La Constitution de 58 avait été taillée sur mesures pour de Gaulle qui voulait « gouverner au-dessus des partis. » Cette voie a montré ses limites, s’est épuisée, figée dans le 49.3. Il faudra désormais gouverner avec les partis, et que ceux-ci sortent de la posture pour enfin apprendre à discuter. Nous rejoignons ici l’un des dadas de Talpa.
De la conversation
Dans son livre sur l’art de la conversation, Théodore Zeldin écrit : « La conversation ne se réduit pas à transmettre des informations ou à partager des émotions, ni à mettre des idées dans la tête des gens…Lorsque des esprits se rencontrent, ils ne se limitent pas à échanger des faits : ils les transforment, les remodèlent et en tirent d’autres implications, se lancent dans de nouvelles directions. La conversation ne se contente pas de battre les cartes : elle en crée de nouvelles…de la rencontre entre deux esprits naît une étincelle…. »
La bonne mesure
Mesdames et Messieurs nos élus, faites des étincelles ! Soyez meilleurs que vos rivaux, intellectuellement, moralement, concrètement, imaginativement. Ne vous plaignez pas qu’on vous a volé le résultat des élections. Ce subterfuge vrai : faux est vieux comme Trump, Fillon, Royal et bien d’autres. Nous ne vous faisons pas confiance pour que vous gémissiez en public. Soyez justement humains. Le Président en place est la démonstration que l’intelligence est indispensable pour gouverner, mais qu’elle n’est pas suffisante. Ne faites pas des coups, même de génie ; gardez la bonne mesure, la bonne distance pour demeurer ancrés dans la société et dans le monde. Proches.
Coups de pocker, ultime…
Savez-vous qui nous sommes ? Avant d’être des consommateurs, des électeurs nous sommes des personnes, des gens qui vivons en dehors des dossiers, des cartes électorales. La carte n’est pas le territoire. Le coup de pocker de Macron n’a pas fonctionné comme il l’espérait. Le coup de Marine recrutant Jordan et le faisant former à la com pour le tic toquer n’a pas emporté la mise ce coup-ci. Mélenchon qui s’égosille « Le Président doit s’incliner, il faut, il doit… » joue peut-être ( très mal) son dernier coup.

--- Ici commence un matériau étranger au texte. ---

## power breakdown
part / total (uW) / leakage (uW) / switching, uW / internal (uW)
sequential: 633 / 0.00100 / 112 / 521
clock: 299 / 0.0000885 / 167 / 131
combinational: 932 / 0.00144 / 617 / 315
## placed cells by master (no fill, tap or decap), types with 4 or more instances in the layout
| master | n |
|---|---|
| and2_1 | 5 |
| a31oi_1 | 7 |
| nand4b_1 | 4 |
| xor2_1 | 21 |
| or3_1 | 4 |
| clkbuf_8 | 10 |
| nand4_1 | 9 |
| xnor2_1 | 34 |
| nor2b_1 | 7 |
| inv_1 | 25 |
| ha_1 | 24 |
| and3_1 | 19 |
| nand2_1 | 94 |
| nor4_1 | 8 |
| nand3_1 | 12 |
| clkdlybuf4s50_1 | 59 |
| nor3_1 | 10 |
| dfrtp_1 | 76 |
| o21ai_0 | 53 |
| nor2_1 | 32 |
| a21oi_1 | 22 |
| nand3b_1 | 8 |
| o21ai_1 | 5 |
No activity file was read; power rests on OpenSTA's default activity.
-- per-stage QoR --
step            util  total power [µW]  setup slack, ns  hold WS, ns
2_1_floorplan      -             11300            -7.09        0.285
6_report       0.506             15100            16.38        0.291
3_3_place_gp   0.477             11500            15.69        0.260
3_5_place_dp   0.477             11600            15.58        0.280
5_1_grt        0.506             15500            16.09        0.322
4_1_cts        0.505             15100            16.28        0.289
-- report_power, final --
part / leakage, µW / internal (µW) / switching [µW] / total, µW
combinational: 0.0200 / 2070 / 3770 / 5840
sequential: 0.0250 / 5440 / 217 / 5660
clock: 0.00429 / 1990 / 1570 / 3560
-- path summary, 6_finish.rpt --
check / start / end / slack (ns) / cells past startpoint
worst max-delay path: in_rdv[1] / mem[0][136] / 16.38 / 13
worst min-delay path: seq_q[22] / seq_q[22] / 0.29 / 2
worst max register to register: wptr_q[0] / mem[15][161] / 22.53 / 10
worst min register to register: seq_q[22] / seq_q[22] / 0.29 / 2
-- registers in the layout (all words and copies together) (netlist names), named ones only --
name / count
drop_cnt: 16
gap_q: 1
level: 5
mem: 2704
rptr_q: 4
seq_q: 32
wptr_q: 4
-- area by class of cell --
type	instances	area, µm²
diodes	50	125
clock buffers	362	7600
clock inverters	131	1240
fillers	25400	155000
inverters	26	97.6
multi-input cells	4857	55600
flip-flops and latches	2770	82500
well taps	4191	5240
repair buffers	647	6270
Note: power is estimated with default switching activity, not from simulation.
`config.mk`:
```
export PLATFORM = sky130hd
export DESIGN_NAME = memory_access_ctrl
export DESIGN_NICKNAME = d
export VERILOG_FILES = /design/src/rtl/mem_ctrl_pkg.sv /design/src/rtl/mem_ctrl_outbuf.sv /design/src/rtl/memory_access_ctrl.sv
export SDC_FILE = /design/constraint.sdc
export NUM_CORES = 1
export LEC_CHECK = 0
export ABC_AREA = 1
export BUFFER_PORTS_ARGS = -buffer_cell sky130_fd_sc_hd__clkbuf_2
export CAP_MARGIN = 25
export CELL_PAD_IN_SITES_DETAIL_PLACEMENT = 1
export CELL_PAD_IN_SITES_GLOBAL_PLACEMENT = 2
export CORE_MARGIN = 2
export CORE_UTILIZATION = 28
export DETAILED_ROUTE_END_ITERATION = 6
export GPL_TIMING_DRIVEN = 0
export PLACE_DENSITY_LB_ADDON = 0.2
export SETUP_SLACK_MARGIN = 0.15
export SLEW_MARGIN = 30
export SYNTH_ARGS = -nofsm -noshare
export SYNTH_HDL_FRONTEND = slang
export SYNTH_HIERARCHICAL = 1
export SYNTH_SLANG_ARGS = --single-unit
```
`constraint.sdc`:
```
create_clock -name clk -period 3.2 [get_ports clk]
set_input_delay 0 -clock clk [delete_from_list [all_inputs] [get_ports clk]]
set_output_delay 0 -clock clk [all_outputs]
set_load 0.02 [all_outputs]
```
`src/rtl/mem_ctrl_pkg.sv`:
```
// Shared encodings and lane helpers for the memory access controller.
// Helpers: byte-enable mask, lane alignment and read-data extraction.
package mem_ctrl_pkg;

    localparam int MEM_DW  = 64;
    localparam int MEM_WED = 8;

    typedef enum logic [1:0] {
        DATAMODE_BYTE   = 2'd0,
        DATAMODE_HALF   = 2'd1,
        DATAMODE_WORD   = 2'd2,
        DATAMODE_DOUBLE = 2'd3
    } datamode_e;

    // Lane offset with the bits below the access-size alignment cleared
    function automatic logic [2:0] lane_align(input logic [1:0] datamode, input logic [2:0] addr);
        logic [2:0] lane;
        case (datamode)
            DATAMODE_BYTE: lane = addr;
            DATAMODE_HALF: lane = addr & 3'b110;
            DATAMODE_WORD: lane = addr & 3'b100;
            default:       lane = 3'b000;
        endcase
        return lane;
    endfunction

    function automatic logic misaligned(input logic [1:0] datamode, input logic [2:0] addr);
        return (lane_align(datamode, addr) != addr);
    endfunction

    function automatic logic [MEM_WED-1:0] be_mask(input logic [1:0] datamode, input logic [2:0] addr);
        logic [MEM_WED-1:0] base;
        case (datamode)
            DATAMODE_BYTE: base = 8'h01;
            DATAMODE_HALF: base = 8'h03;
            DATAMODE_WORD: base = 8'h0F;
            default:       base = 8'hFF;
        endcase
        return base << lane_align(datamode, addr);
    endfunction

    function automatic logic [MEM_DW-1:0] rd_align(input logic [MEM_DW-1:0] data,
                                                   input logic [1:0] datamode,
                                                   input logic [2:0] addr);
        logic [MEM_DW-1:0] shifted;
        logic [MEM_DW-1:0] mask;
        shifted = data >> {lane_align(datamode, addr), 3'b000};
        case (datamode)
            DATAMODE_BYTE: mask = 64'h0000_0000_0000_00FF;
            DATAMODE_HALF: mask = 64'h0000_0000_0000_FFFF;
            DATAMODE_WORD: mask = 64'h0000_0000_FFFF_FFFF;
            default:       mask = 64'hFFFF_FFFF_FFFF_FFFF;
        endcase
        return shifted & mask;
    endfunction

endpackage

```
`src/rtl/mem_ctrl_outbuf.sv`:
```
// Two-entry response FIFO; the head entry is a register that drives the outputs directly.
module mem_ctrl_outbuf #(
    parameter int W = 96
) (
    input  logic         clk,
    input  logic         nreset,
    input  logic         push,
    input  logic [W-1:0] push_data,
    input  logic         pop,
    output logic [1:0]   occupancy,
    output logic         valid,
    output logic [W-1:0] head
);

    logic [1:0]   count_r;
    logic [W-1:0] head_r;
    logic [W-1:0] tail_r;
    logic         pop_s;
    logic         push_s;

    // Pops only from a non-empty buffer; pushes never overwrite a full one
    always_comb begin
        pop_s  = pop & (count_r != 2'd0);
        push_s = push & ((count_r != 2'd2) | pop_s);
    end

    // Head/tail storage and occupancy count
    always_ff @(posedge clk or negedge nreset) begin
        if (!nreset) begin
            count_r <= 2'd0;
            head_r  <= '0;
            tail_r  <= '0;
        end else begin
            case ({push_s, pop_s})
                2'b10: begin
                    if (count_r == 2'd0) begin
                        head_r <= push_data;
                    end else begin
                        tail_r <= push_data;
                    end
                    count_r <= count_r + 2'd1;
                end
                2'b01: begin
                    head_r  <= tail_r;
                    count_r <= count_r - 2'd1;
                end
                2'b11: begin
                    if (count_r == 2'd1) begin
                        head_r <= push_data;
                    end else begin
                        head_r <= tail_r;
                        tail_r <= push_data;
                    end
                end
                default: begin
                    count_r <= count_r;
                end
            endcase
        end
    end

    assign occupancy = count_r;
    assign valid     = (count_r != 2'd0);
    assign head      = head_r;

endmodule

```
`src/rtl/memory_access_ctrl.sv`:
```
// Byte-addressed request front-end for a 1R/1W 64-bit RAM with a 2-entry response buffer.
// Optional: MEM_ALIGN_CHECK_EN rejects misaligned requests and pulses err_out instead.
module memory_access_ctrl
    import mem_ctrl_pkg::*;
#(
    parameter int AW = 14,
    parameter int TW = 32
) (
    input  logic                clk,
    input  logic                nreset,
    input  logic                access_in,
    input  logic                write_in,
    input  logic [1:0]          datamode_in,
    input  logic [AW+2:0]       addr_in,
    input  logic [MEM_DW-1:0]   data_in,
    input  logic [TW-1:0]       tag_in,
    output logic                wait_out,
    output logic                access_out,
    output logic [MEM_DW-1:0]   data_out,
    output logic [TW-1:0]       tag_out,
    input  logic                wait_in,
    output logic                err_out,
    output logic [MEM_WED-1:0]  mem_wr_en,
    output logic [AW-1:0]       mem_wr_addr,
    output logic [MEM_DW-1:0]   mem_wr_data,
    output logic                mem_rd_en,
    output logic [AW-1:0]       mem_rd_addr,
    input  logic [MEM_DW-1:0]   mem_rd_data
);

    logic [1:0]       occ_s;
    logic             inflight_r;
    logic [1:0]       rd_mode_r;
    logic [2:0]       rd_lane_r;
    logic [TW-1:0]    rd_tag_r;
    logic             err_r;
    logic             wait_s;
    logic             accept_s;
    logic             misalign_s;
    logic             wr_do_s;
    logic             rd_do_s;
    logic [2:0]       lane_s;
    logic             pop_s;
    logic [MEM_DW+TW-1:0] push_data_s;
    logic [MEM_DW+TW-1:0] head_s;

    // Throttle counts the in-flight read so a buffer slot is always reserved for it
    always_comb begin
        wait_s   = (({1'b0, occ_s} + {2'b00, inflight_r}) >= 3'd2);
        accept_s = access_in & ~wait_s;
        lane_s   = lane_align(datamode_in, addr_in[2:0]);
`ifdef MEM_ALIGN_CHECK_EN
        misalign_s = misaligned(datamode_in, addr_in[2:0]);
`else
        misalign_s = 1'b0;
`endif
        wr_do_s  = accept_s & ~misalign_s & write_in;
        rd_do_s  = accept_s & ~misalign_s & ~write_in;
    end

    // RAM port drive, held at zero unless a request is performed this cycle
    always_comb begin
        mem_wr_en   = '0;
        mem_wr_addr = '0;
        mem_wr_data = '0;
        mem_rd_en   = 1'b0;
        mem_rd_addr = '0;
        if (wr_do_s) begin
            mem_wr_en   = be_mask(datamode_in, addr_in[2:0]);
            mem_wr_addr = addr_in[AW+2:3];
            mem_wr_data = data_in << {lane_s, 3'b000};
        end else if (rd_do_s) begin
            mem_rd_en   = 1'b1;
            mem_rd_addr = addr_in[AW+2:3];
        end else begin
            mem_rd_en   = 1'b0;
        end
    end

    // In-flight read context and registered misalignment pulse
    always_ff @(posedge clk or negedge nreset) begin
        if (!nreset) begin
            inflight_r <= 1'b0;
            rd_mode_r  <= 2'd0;
            rd_lane_r  <= 3'd0;
            rd_tag_r   <= '0;
            err_r      <= 1'b0;
        end else begin
            inflight_r <= rd_do_s;
            err_r      <= accept_s & misalign_s;
            if (rd_do_s) begin
                rd_mode_r <= datamode_in;
                rd_lane_r <= lane_s;
                rd_tag_r  <= tag_in;
            end else begin
                rd_mode_r <= rd_mode_r;
                rd_lane_r <= rd_lane_r;
                rd_tag_r  <= rd_tag_r;
            end
        end
    end

    assign push_data_s = {rd_align(mem_rd_data, rd_mode_r, rd_lane_r), rd_tag_r};
    assign pop_s       = access_out & ~wait_in;

    mem_ctrl_outbuf #(
        .W (MEM_DW + TW)
    ) u_outbuf (
        .clk       (clk),
        .nreset    (nreset),
        .push      (inflight_r),
        .push_data (push_data_s),
        .pop       (pop_s),
        .occupancy (occ_s),
        .valid     (access_out),
        .head      (head_s)
    );

    assign data_out = head_s[TW +: MEM_DW];
    assign tag_out  = head_s[TW-1:0];
    assign wait_out = wait_s;
    assign err_out  = err_r;

endmodule

```
==> metrics.yaml, run 1 <==
critical_path:
  worstSetupStartpoint: "inflight_r$_DFF_PN0_"
  path_cells: "nand2_1 -> nand4_4 -> nor2_8 -> nand2_1 -> nor2_1 -> clkbuf_2"
  critical_path.max_fanout: 10
  crit_cells: 6
  end_kind: "output pin"
  critical_path.reg2reg.endpoint: "u_outbuf/head[37]$_DFFE_PN0P_"
  timing.critical_path.from_type: "register"
  critPathRequiredTime_ps: 3200
  crit_path_dat_ps: 2940
  cp_slowest_stage_delay_ps: 480
  crit_family: "simple AND/OR/NAND/NOR gates"
  crit_path_top_delay_cell: "dfrtp_1"
  worst-setup-path-type: "reg -> out"
  critical_register_to_register_path_startpoint: "u_outbuf/occupancy[0]$_DFFE_PN0P_"
  r2r.worst_path.cells: 15
  regToRegSetupSlack_ps: 260
  crit_path_frequent_cell: "nand2_1"
  critical_path.endpoint: "mem_wr_data[3]"
  number_of_buffer_and_inverter_stages_on_the_critical_path: 1
detailed_routing:
  drt-vias-per-instance: 5.04
  dr.pass1.iters: 5
  wire_per_inst_um: 21.2
  antenna_violating_nets_post_route: 0
  drtIter0Drc: 1118
  vias: 20800
  route.detailed.drc: 0
  totalWireLength_mm: 87.3
clocking:
  cts.path.max_buffers: 3
  total_clock_buffers_created_by_cts: 31
  clkSinkCount: 232
  tritoncts_clock_tree: "built"
  clock_latency_ps: 610
  htree_num_levels: 1
  cts_root_buffer: "clkbuf_16"
  cts.clk_slew.worst_paths_ps: 60
finish:
  syn_to_final_growth_pct: 28.1
  drive_gt1_share_pct: 18.0
  multiInputGateArea_sq_um: 9720
  post_layout_nonfiller_instances: 4126
  postLayoutCellArea_sq_um: 21700
  register_area_sq_um: 5810
  layout_utilization_pct: 36.1
  finish.net_count: 3505
  fillers: 8015
sta:
  rsz_0062_raised_after_global_routing: "yes"
  postLayoutSetupSlackWorst_ps: 262
  final_max_slew_viol_count: 0
  shortest_clock_period_the_worst_path_allows_after_layout_ps: 2940
  setup_total_negative_slack_ps: 0
  hold_viol_final: 0
  hold-worst-slack_ps: 10.4
  finalClockSkew_ps: 22.2
  relSlewSlack_pct: 42.6
  fmaxAchievable_mhz: 340
  worstMarginPinSlew_ps: 860
  setup_viol: 0
  final_min_period_over_clock_period_pct: 91.8
die:
  io-pin-count: 384
  die_x_um: 250
  design.core.area_sq_um: 60100
  fp-row-count: 90
  start_util_pct: 28.2
  die_height_um: 250
  die-area_sq_um: 62500
power:
  max-vdd-ir-drop_uv: 458
  cellLeakagePower_nw: 12.2
  pwr_per_cell_area_nw_per_um2: 941
  design_power_total_mw: 20.4
grt:
  globalRoute.totalOverflow: 0
  grtUsageTotal_pct: 27.3
  grt_max_degree: 75
  grt_antenna_before_repair: 5
  grt_pass1_wl_mm: 131
  first_global_vias: 21500
run:
  maxCapViolCount: 0
worst_hold_path:
  timing.hold.worst.class: "in -> reg"
  holdCritStartpoint: "write_in"
synthesis:
  synth_async_sr_flop_share_pct: 100
  post_synth_inst_count: 2847
  syn-cell-area_sq_um: 16900
  yosysWarningCount: 6
  yosysMostFrequentCell: "nand2_1"
  synth-seq-area-share_pct: 34.3
  yosysTopAreaCell: "dfrtp_1"
  synthTopCellsByArea: "dfrtp_1, nand2_1, nor2_1"
  synth_cell_types: 31
  synth_seq_cells: 232
  syn_avg_cell_area_sq_um: 5.95
  synth.top_cells.by_count: "nand2_1, nor2_1, nand3_1"
  postSynthNetCount: 3034
  synth_edf_count: 0
  synth_largest_type_area_fraction_pct: 34.3
  yosys_most_used_dff: "dfrtp_1"
placement:
  preCtsSetupSlack_ps: -1140
  weighted_congestion_reported_at_the_end_of_routability_driven_placement: 0.979
  placement.io_buffers: 382
  detailedPlacementHpwl_mm: 67.1
  dp_cells: 4014
  placed_cell_area_sq_um: 19900
run_status:
  run_status: "complete, no violations"
state kept, by name (all words and copies together) (netlist names):
register,cells
inflight_r,1
rd_lane_r,3
rd_tag_r,32
u_outbuf/occupancy,2
rd_mode_r,2
u_outbuf/tail_r,96
u_outbuf/head,96
worst min path at each step:
stage                                      endpoint  cells past startpoint  slack (ps)
global route                   inflight_r$_DFF_PN0_                      3          40
finish                         inflight_r$_DFF_PN0_                      3          10
floorplan                      inflight_r$_DFF_PN0_                      0        -300
detailed placement    u_outbuf/head[80]$_DFFE_PN0P_                      1         -50
CTS                 u_outbuf/tail_r[39]$_DFFE_PN0P_                      7           5
global placement           rd_tag_r[17]$_DFFE_PN0N_                      3         210
tightest hold or removal path, cell delays in order:
cell and delay (ps):
clkbuf_2 140, nor2_2 110, clkbuf_1 250
layout make-up:
type | count | share of cell area (%)
sequential | 232 | 26.8
inverter | 135 | 2.34
antenna | 2 | 0.0231
buffer | 204 | 4.84
tap | 782 | 4.51
timing repair buffer | 438 | 11.7
clock buffer | 41 | 3.93
clock inverter | 16 | 1.08
multi-input combinational | 2276 | 44.8
power breakdown:
part	leakage, nW	total, mW	internal, mW	switching (mW)
clock	0.535	3.72	2.28	1.44
sequential	2.88	5.41	4.35	1.06
combinational	8.75	11.3	3.24	8.04
total	12.2	20.4	9.87	10.5
layout by cell type (no fill, tap or decap), drive strengths merged, types with 25 or more instances in the layout:
cell type	count
a21oi	25
buf	141
clkbuf	493
dfrtp	232
dlygate4sd3	49
inv	135
nand2	1295
nand3	305
nand4	99
nor2	428
o211ai	46
o21ai	54
timing repair:
| item | 4_1_cts | 5_1_grt |
|---|---|---|
| pin swaps | 1 | 1 |
| hold buffers | 50 | 0 |
| gates resized for setup | 27 | 21 |
| endpoints found under the setup margin | 227 | 136 |
| setup buffers | 1 | 2 |
| hold endpoints to repair | 222 | 0 |
cell families (layout without fill, tap and decap cells):
| group | after synthesis | in the layout | share of synthesized area (%) |
|---|---|---|---|
| simple gates | 2147 | 2147 | 52.2 |
| buf+inv | 339 | 834 | 8.87 |
| flops | 232 | 232 | 34.3 |
| compound gates | 125 | 125 | 4.37 |
| fa+ha+maj | 3 | 3 | 0.222 |
| other cells | 1 | 3 | 0.0221 |
per-layer routing:
| metal | part of all wire, % | vias up | global-route usage [%] |
|---|---|---|---|
| met3 | 5.3 | 138 | 4.24 |
| met2 | 47 | 623 | 46.0 |
| li1 | - | 9920 | - |
| met4 | 3.2 | 4 | 9.10 |
| met5 | 0.031 | - | 0 |
| met1 | 44 | 10100 | 35.6 |
Note: power is estimated with default switching activity, not from simulation.
==> inputs of run 2 (changes only) <==
--- a/config.mk
+++ b/config.mk
@@ -15,6 +15,7 @@
 export DETAILED_ROUTE_END_ITERATION = 6
 export GPL_TIMING_DRIVEN = 0
 export PLACE_DENSITY_LB_ADDON = 0.2
+export RECOVER_POWER = 100
 export SETUP_SLACK_MARGIN = 0.15
 export SLEW_MARGIN = 30
 export SYNTH_ARGS = -nofsm -noshare
==> run 2 against run 1 <==
Effect of this change: the flow now finishes with violations (capacitance limit, slew limit); core utilization shrank 0.56 points; die area is the same; combinational power is essentially flat; sequential share of layout area grew 0.42 points; clock skew grew 0.60 ps; cell area shrank 1.6%; first-iteration DRC count grew 7.2%; critical path type unchanged; critical endpoint is now mem_wr_data[15].
==> metrics.yaml, run 2 (synthesis results as in run 1) <==
run_status:
  run_status: "finished with violations"
  failed_checks: "capacitance limit, slew limit"
finish:
  finish.net_count: 3505  # unchanged
  layout_common_cells: "nand2_1, nor2_1, nand3_1, clkbuf_1, dfrtp_1"
  most_common_cell_after_layout_fill_and_taps_aside: "nand2_1"
  syn_to_final_growth_pct: 26.1
  fillers: 8089  # +0.92%
  layout_utilization_pct: 35.5  # -0.56 points
  drive_gt1_share_pct: 12.1  # -5.9 points
  post_layout_nonfiller_instances: 4126  # unchanged
grt:
  first_global_vias: 21500  # unchanged
  grt_antenna_before_repair: 5  # unchanged
  globalRouteMet2Util_pct: 46.0  # unchanged
  grt_pass1_wl_mm: 131  # unchanged
  busiest_layer: "met2"
  globalRoute.totalOverflow: 0  # unchanged
  gr-usage-met1_pct: 35.6  # unchanged
  grtUsageMet3_pct: 4.24  # unchanged
  grt_max_degree: 75  # unchanged
  grtUsageTotal_pct: 27.3  # unchanged
sta:
  worstMarginPinSlew_ps: 2000  # +1140 ps
  shortest_clock_period_the_worst_path_allows_after_layout_ps: 3030  # +90.5 ps
  relSlewSlack_pct: -33.4  # -76 points
  hold-worst-slack_ps: 17.9  # +7.55 ps
  final_min_period_over_clock_period_pct: 94.6  # +2.8 points
  final_max_slew_viol_count: 171  # +171
  fmaxAchievable_mhz: 330  # -3.0%
  hold_viol_final: 0  # unchanged
  setup_viol: 0  # unchanged
  rsz_0062_raised_after_global_routing: "yes"
  finalClockSkew_ps: 22.8  # +0.604 ps
run:
  maxCapViolCount: 3  # +3
detailed_routing:
  route.detailed.drc: 0  # unchanged
  drtIter0Drc: 1198  # +7.2%
  totalWireLength_mm: 87.3  # about the same
  wire_per_inst_um: 21.1  # about the same
  drt-vias-per-instance: 5.04  # about the same
  antenna_violating_nets_post_route: 0  # unchanged
  dr.pass1.iters: 5  # unchanged
  vias: 20800  # +0.0096%
critical_path:
  critical_path.reg2reg.endpoint: "u_outbuf/head[57]$_DFFE_PN0P_"
  crit_path_top_delay_cell: "dfrtp_1"
  r2r.worst_path.cells: 14  # -1
  timing.critical_path.from_type: "register"
  number_of_buffer_and_inverter_stages_on_the_critical_path: 3  # +2
  crit_family: "simple AND/OR/NAND/NOR gates"
  regToRegSetupSlack_ps: 180  # -80 ps
  worst-setup-path-type: "reg -> out"
  cp_slowest_stage_delay_ps: 480  # about the same
  path_cells: "nand2_1 -> nand4_4 -> nor2_8 -> inv_2 -> buf_2 -> nor3_1 -> clkbuf_2"
  crit_path_dat_ps: 3030  # +90 ps
  critical_register_to_register_path_startpoint: "u_outbuf/occupancy[0]$_DFFE_PN0P_"
  critPathRequiredTime_ps: 3200  # about the same
  critical_path.max_fanout: 10  # unchanged
  end_kind: "output pin"
clocking:
  cts.path.max_buffers: 3  # unchanged
  cts_root_buffer: "clkbuf_16"
  clock_latency_ps: 610  # about the same
  clkSinkCount: 232  # unchanged
  cts.clk_slew.worst_paths_ps: 60  # about the same
  htree_num_levels: 1  # unchanged
  tritoncts_clock_tree: "built"
  total_clock_buffers_created_by_cts: 31  # unchanged
die:
  die-area_sq_um: 62500  # unchanged
  start_util_pct: 28.2  # unchanged
  die_x_um: 250  # unchanged
  io-pin-count: 384  # unchanged
  die_height_um: 250  # unchanged
  fp-row-count: 90  # unchanged
  design.core.area_sq_um: 60100  # unchanged
placement:
  dp_cells: 4014  # unchanged
  weighted_congestion_reported_at_the_end_of_routability_driven_placement: 0.979  # unchanged
  detailedPlacementHpwl_mm: 67.1  # unchanged
  placement.io_buffers: 382  # unchanged
power:
  cellLeakagePower_nw: 11.5  # -5.2%
  pwr_per_cell_area_nw_per_um2: 945  # +0.39%
  max-vdd-ir-drop_uv: 458  # about the same
worst_hold_path:
  timing.hold.worst.class: "in -> reg"
  holdCritStartpoint: "mem_rd_data[7]"
  worst_hold_path.num_cells: 7  # +4
  hold-path-endpoint: "u_outbuf/tail_r[39]$_DFFE_PN0P_"
## run 2: tightest hold or removal path: stages
cell and delay (ps):
clkbuf_2 100, nand2_1 60, nand3_1 70, nand3_1 60
o21ai_1 120, nand4_1 120, nand2_1 50
## run 2: how the worst max path moves through the flow
stage                                      start                            end  slack [ps]  cells after the start
2_1_floorplan  u_outbuf/occupancy[0]$_DFFE_PN0P_  u_outbuf/head[55]$_DFFE_PN0P_         550                     14
5_1_grt        u_outbuf/occupancy[0]$_DFFE_PN0P_  u_outbuf/head[35]$_DFFE_PN0P_          80                     15
6_report                    inflight_r$_DFF_PN0_                mem_wr_data[15]         170                      7
3_3_place_gp                              nreset  u_outbuf/head[17]$_DFFE_PN0P_       -3050                      1
4_1_cts        u_outbuf/occupancy[0]$_DFFE_PN0P_  u_outbuf/head[58]$_DFFE_PN0P_          80                     14
3_5_place_dp   u_outbuf/occupancy[0]$_DFFE_PN0P_  u_outbuf/head[58]$_DFFE_PN0P_       -1140                     14
## run 2: final cells by class
class	instances	area, sq um	share of cell area (%)
clock inverter	16	234	1.10
timing repair buffer	438	2240	10.5
sequential	232	5810	27.2
tap	782	978	4.58
antenna	2	5.00	0.0234
multi-input combinational	2276	9690	45.4
buffer	204	1030	4.84
clock buffer	41	853	4.00
inverter	135	507	2.37
## run 2: per-layer routing
layer	part of all wire, %	wire length [um]	vias to the layer above
li1	-	-	9930
met1	44	38400	10100
met2	47	41300	597
met3	5.3	4660	137
met4	3.2	2820	4
met5	0.031	27	-
## run 2: per-stage QoR
stage          setup WS, ps  setup TNS, ps  power, mW  cell area (sq um)
2_1_floorplan           553              0       12.1              16900
3_3_place_gp          -3050        -782470       16.2              19800
3_5_place_dp          -1140         -95100       16.5              19900
4_1_cts                80.8              0       20.5              21600
5_1_grt                79.7              0       21.8              21400
6_report                172              0       20.2              21400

L’art de la communication vraie
Mesdames et Messieurs nos zélus, revenez à la source ! François de Sales est le saint patron des journalistes. Dès le XVI ème siècle, il avait compris qu’il ne faut pas pérorer mais s’adresser à un interlocuteur de chair et de sang. Qu’il faut adapter son discours à un interlocuteur particulier afin de l’intéresser directement au propos, à la situation et aux enjeux qui lui sont attachés.
Partage
Odon Vallet nous apprend que le demos de démocratie indique étymologiquement le fait de partager. « …on découpe les parts d’un gâteau comme les quartiers d’une commune ou les sièges d’une assemblée…Dans la démocratie, chacun doit avoir sa part sans mordre sur celle des autres. »
Un coup de dés jamais n’abolira le hasard, Stéphane Mallarmé.